Ateliers 2014

 Les candidats de cette cuvée 2014 ont été comblés, un soleil chaleureux et une lumière dorée étaient les compagnons de ces deux jours de travaux de jardinage.
Partages, transmissions et rencontres humaines étaient tout autant au menu de ces travaux d’éveils ;  » La Taille des rosiers grimpants » et « Les Travaux du bois ».Ah ces rosiers! Que couper ? Que garder ? Tout à chacun a commencé à se faire la main sur les anciens rosiers du cloître. Ces rosiers d’une vingtaine d’années offrent un magnifique tableau de toutes les interrogations possibles au sujet de la taille…
Peurs, hésitations, doutes…les premières interventions sont toujours longues à mettre en pratique ! Puis , mes stagiaires du moment se jettent à l’eau et après avoir remémorré mon intervention démonstrative et mes explications, réussissent avec succès l’épreuve.
Tout d’abord on observe et on constate  » Qu’est-ce que j’ai ! « . On envisage  » Qu’est-ce que je veux ? « , viens alors tout naturellement  » Que faut-il donc faire ?  » .
Chacun ainsi de façon objective, technique et avec compréhension taille le vieux bois, palisse les longs et jeunes allongements  » cassant la sève » et pratique allégrement l’arcure voire crée des couronnes…
Ligature après ligature, le rosier de chaque intervenant après avoir été dépalissé renaît sous une forme ordonnée par les mains et la tête de celui-ci.
Libérés et ravis, mes volontaires aux travaux de la taille des rosiers partagent un café et de délicieuses patisseries en fin d’après-midi. C’est aussi le moment pour revoir les travaux de taille succinctement et les grandes lignes, ainsi que des généralités et théories sur la culture des rosiers.

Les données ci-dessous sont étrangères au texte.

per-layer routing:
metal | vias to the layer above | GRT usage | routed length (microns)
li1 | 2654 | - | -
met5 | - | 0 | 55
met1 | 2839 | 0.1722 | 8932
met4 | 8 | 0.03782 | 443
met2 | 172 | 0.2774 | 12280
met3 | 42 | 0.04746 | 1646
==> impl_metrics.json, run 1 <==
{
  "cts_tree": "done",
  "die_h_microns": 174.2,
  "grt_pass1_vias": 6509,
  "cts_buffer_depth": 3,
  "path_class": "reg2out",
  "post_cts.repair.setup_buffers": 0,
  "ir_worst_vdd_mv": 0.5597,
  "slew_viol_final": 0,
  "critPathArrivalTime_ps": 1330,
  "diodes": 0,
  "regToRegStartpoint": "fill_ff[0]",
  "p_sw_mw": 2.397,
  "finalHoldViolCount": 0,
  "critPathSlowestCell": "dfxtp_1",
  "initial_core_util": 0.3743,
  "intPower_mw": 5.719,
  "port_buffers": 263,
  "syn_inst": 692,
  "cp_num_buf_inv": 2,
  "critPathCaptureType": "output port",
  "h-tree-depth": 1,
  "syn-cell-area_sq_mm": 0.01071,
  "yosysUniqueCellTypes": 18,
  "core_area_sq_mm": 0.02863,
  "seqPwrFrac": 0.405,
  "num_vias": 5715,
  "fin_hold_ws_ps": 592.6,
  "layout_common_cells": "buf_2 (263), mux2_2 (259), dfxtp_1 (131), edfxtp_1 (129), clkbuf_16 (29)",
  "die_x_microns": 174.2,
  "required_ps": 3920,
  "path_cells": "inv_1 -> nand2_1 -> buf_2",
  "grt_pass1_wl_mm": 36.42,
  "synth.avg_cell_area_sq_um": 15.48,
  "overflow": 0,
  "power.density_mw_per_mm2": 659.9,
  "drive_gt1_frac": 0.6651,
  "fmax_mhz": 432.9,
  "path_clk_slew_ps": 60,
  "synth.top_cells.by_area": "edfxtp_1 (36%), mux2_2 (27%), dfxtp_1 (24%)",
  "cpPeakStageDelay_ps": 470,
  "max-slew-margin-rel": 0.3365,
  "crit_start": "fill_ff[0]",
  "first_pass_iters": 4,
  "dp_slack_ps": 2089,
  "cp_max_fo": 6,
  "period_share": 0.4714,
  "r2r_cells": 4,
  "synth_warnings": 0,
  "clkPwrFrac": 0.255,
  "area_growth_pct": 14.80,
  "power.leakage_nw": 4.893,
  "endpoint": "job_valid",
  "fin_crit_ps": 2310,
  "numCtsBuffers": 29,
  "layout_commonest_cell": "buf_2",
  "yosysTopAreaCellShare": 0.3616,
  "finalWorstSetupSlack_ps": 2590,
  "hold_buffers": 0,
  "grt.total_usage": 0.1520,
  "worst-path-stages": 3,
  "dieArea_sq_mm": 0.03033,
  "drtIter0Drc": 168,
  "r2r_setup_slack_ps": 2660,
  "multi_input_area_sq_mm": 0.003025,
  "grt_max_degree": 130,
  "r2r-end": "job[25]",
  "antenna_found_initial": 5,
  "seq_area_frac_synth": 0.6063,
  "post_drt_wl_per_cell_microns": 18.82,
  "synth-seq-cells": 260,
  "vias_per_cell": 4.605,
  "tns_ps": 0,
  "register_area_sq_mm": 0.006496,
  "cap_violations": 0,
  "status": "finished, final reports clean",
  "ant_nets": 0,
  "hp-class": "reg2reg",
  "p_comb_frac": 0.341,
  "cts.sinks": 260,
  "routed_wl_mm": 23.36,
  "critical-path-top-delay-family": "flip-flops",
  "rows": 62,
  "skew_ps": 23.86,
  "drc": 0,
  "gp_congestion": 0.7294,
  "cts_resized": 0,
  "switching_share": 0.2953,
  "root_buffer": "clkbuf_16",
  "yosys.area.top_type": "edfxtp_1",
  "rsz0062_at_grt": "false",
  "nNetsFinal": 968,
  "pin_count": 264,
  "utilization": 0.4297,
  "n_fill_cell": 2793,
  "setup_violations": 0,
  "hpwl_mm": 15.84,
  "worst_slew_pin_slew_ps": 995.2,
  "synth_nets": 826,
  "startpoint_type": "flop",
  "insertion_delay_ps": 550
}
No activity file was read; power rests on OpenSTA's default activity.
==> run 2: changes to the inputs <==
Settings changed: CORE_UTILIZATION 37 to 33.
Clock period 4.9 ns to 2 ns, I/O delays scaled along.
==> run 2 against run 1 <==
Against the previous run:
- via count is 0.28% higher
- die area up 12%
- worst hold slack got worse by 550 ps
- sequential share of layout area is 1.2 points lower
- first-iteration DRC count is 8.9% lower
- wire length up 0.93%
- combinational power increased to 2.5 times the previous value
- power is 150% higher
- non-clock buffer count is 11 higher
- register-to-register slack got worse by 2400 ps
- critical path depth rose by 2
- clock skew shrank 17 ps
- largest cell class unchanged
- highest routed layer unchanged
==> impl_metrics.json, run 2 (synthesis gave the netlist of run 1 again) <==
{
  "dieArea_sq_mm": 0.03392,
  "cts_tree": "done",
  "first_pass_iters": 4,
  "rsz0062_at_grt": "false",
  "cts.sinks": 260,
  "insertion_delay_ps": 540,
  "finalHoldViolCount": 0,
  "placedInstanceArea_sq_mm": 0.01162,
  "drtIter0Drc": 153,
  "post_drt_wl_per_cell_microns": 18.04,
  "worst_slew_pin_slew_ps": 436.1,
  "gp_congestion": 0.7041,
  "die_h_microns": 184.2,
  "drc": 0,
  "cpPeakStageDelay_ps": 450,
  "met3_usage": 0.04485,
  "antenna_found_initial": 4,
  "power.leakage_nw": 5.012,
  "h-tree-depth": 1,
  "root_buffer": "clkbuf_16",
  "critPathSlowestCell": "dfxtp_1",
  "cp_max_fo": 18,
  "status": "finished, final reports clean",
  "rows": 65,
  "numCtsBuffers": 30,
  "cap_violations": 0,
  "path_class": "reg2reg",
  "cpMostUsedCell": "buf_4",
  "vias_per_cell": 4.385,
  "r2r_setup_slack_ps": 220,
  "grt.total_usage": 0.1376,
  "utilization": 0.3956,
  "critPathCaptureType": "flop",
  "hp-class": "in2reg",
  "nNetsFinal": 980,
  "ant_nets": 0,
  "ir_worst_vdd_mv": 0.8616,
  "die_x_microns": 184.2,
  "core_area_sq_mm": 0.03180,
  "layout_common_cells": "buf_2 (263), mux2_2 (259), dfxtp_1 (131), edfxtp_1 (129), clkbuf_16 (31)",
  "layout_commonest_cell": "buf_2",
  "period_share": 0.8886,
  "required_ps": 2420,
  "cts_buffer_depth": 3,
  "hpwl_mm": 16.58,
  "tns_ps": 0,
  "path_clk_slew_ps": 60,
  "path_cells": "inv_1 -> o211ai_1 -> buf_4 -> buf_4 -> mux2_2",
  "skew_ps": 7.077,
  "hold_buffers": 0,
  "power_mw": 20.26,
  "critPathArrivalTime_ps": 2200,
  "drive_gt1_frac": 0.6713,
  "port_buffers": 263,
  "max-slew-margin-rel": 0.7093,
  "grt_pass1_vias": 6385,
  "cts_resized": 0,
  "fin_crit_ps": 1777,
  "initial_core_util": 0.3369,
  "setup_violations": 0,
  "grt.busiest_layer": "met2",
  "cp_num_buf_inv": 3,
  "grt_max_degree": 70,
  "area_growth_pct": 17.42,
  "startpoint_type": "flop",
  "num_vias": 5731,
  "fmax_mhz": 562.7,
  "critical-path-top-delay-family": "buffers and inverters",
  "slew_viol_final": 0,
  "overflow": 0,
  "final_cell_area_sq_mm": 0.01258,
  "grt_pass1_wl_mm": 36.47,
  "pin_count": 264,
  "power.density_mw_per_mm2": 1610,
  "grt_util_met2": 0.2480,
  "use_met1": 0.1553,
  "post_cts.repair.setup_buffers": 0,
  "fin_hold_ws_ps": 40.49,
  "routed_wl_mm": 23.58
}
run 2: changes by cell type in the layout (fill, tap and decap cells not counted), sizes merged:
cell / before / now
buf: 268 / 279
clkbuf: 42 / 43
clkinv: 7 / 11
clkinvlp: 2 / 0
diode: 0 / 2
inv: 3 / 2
--- config.mk ---
export PLATFORM = sky130hd
export DESIGN_NAME = elapsed_time_text_parser_core_flat
export DESIGN_NICKNAME = d
export VERILOG_FILES = /design/src/rtl/core/etp_pkg.sv /design/src/rtl/core/etp_char_if.sv /design/src/rtl/core/etp_time_if.sv /design/src/rtl/core/elapsed_time_text_parser_core.sv /design/src/flat_wrapper.sv
export SDC_FILE = /design/constraint.sdc
export NUM_CORES = 1
export LEC_CHECK = 0
export BUFFER_PORTS_ARGS = -buffer_cell sky130_fd_sc_hd__buf_2
export CORE_ASPECT_RATIO = 1.25
export CORE_MARGIN = 5
export CORE_UTILIZATION = 55
export DETAILED_ROUTE_END_ITERATION = 16
export PLACE_DENSITY = 0.72
export SYNTH_ARGS = -nofsm -noshare
export SYNTH_HDL_FRONTEND = slang
export SYNTH_SLANG_ARGS = --single-unit
--- constraint.sdc ---
create_clock -name clk_i -period 11.2 [get_ports clk_i]
set_input_delay 2.24 -clock clk_i [delete_from_list [all_inputs] [get_ports clk_i]]
set_output_delay 2.24 -clock clk_i [all_outputs]
set_load 0.05 [all_outputs]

Arches Gothiques ou Romanes ?

Pour le travail du bois… il y a eu des craquements et des grincements de dents accompagnés d’exclamations de désarroi…
Les gaulettes écorcées depuis une dizaine de jours avaient-elles séchées ? Est-ce une mauvaise année ? Bref, le tressage du plessis des oliviers a été rude, une expérience en directe du réel !
Chacun a ainsi mesuré la force physique nécéssaire afin de   » mâter » ces gaulettes et leur faire entendre raison pour épouser le chemin sinueux entre les tuteurs solidement ancrés dans le sol.
Dépités et abattus devant la casse, mes vaillants candidats à cet atelier sont restés malgré tout persévérants !
Avec patience et abnégation ils ont recommencé et recommencé, tant et si bien que pour le déjeuner la réussite couronnait leur engagement ! Et c’est très légitimement qu’ils étaient satisfaits de l’ouvrage ainsi réalisé; ce que je confirme sans détour par mon approbation.

Ouf, C'est fini!

Assis au midi sous les radieux rayons du soleil, tous ont  droit à un repos bien mérité, et après avoir remplacé scie égoïne et sécateur de force par la fourchette et le couteau, nous reprennons des forces.
Les repas préparés par Marilou et Harold participent  également à la réussite de ces journées.
Mousse de betterave au sésame et crème de fromage de chêvre, Curry de porc et légumes du jardin et pour finir Poire poêlée au gingembre et curcuma frais remontent le moral et remplissent les ventres. Mais aussi, Cuisse de poulet fermier au basilic du jardin et polenta aux graines variées, Ganache de chocolat noir au piment d’Espelette…

Un bon repas et c'est reparti...

Angle de plessis en vue aérienne.

Entre  chacunes de ces subtiles préparations gastonomiques nous reparlons plessis de châtaignier… Rang intérieur et extérieur, gros et petit diamètre, coupe et formation des angles.
Le désir est en route et l’idée fait son chemin, chacun de mes hôtes commence à réfléchir au comment et à quel endroit dans son jardin il pourrait réaliser un plessis.
L’après-midi c’est le travail des ligatures d’osier, le tressage des corbeilles à rhubarbes en saule marsault, corbeilles appelées poétiquement par certains  » Nids d’oiseaux « .

A droite, à gauche pour partir avec la fascine de saule ?

Petit coup de cisaille de finition sous l'oeil attentif de Romain.

Encore un anneau de tresse et c'est fini !

Puis l’élaboration avec de fines gaulettes de châtaignier, de la clématite sauvage et de l’osier d’une cloche pour le palissage des rosiers.
Un air de récréation voire de simple bien-être règne dans le coeur de mes apprentis cet après-midi là me semble t’il , et c’est un peu chagrinés que nous nous quittons après un ultime café /muffin sous le soleil d’Orsan.
Merci à tous pour ces deux délicieuces journées passées ensemble sous le signe de l’amour du jardinage, de l’échange, du bon esprit et de la bonne humeur.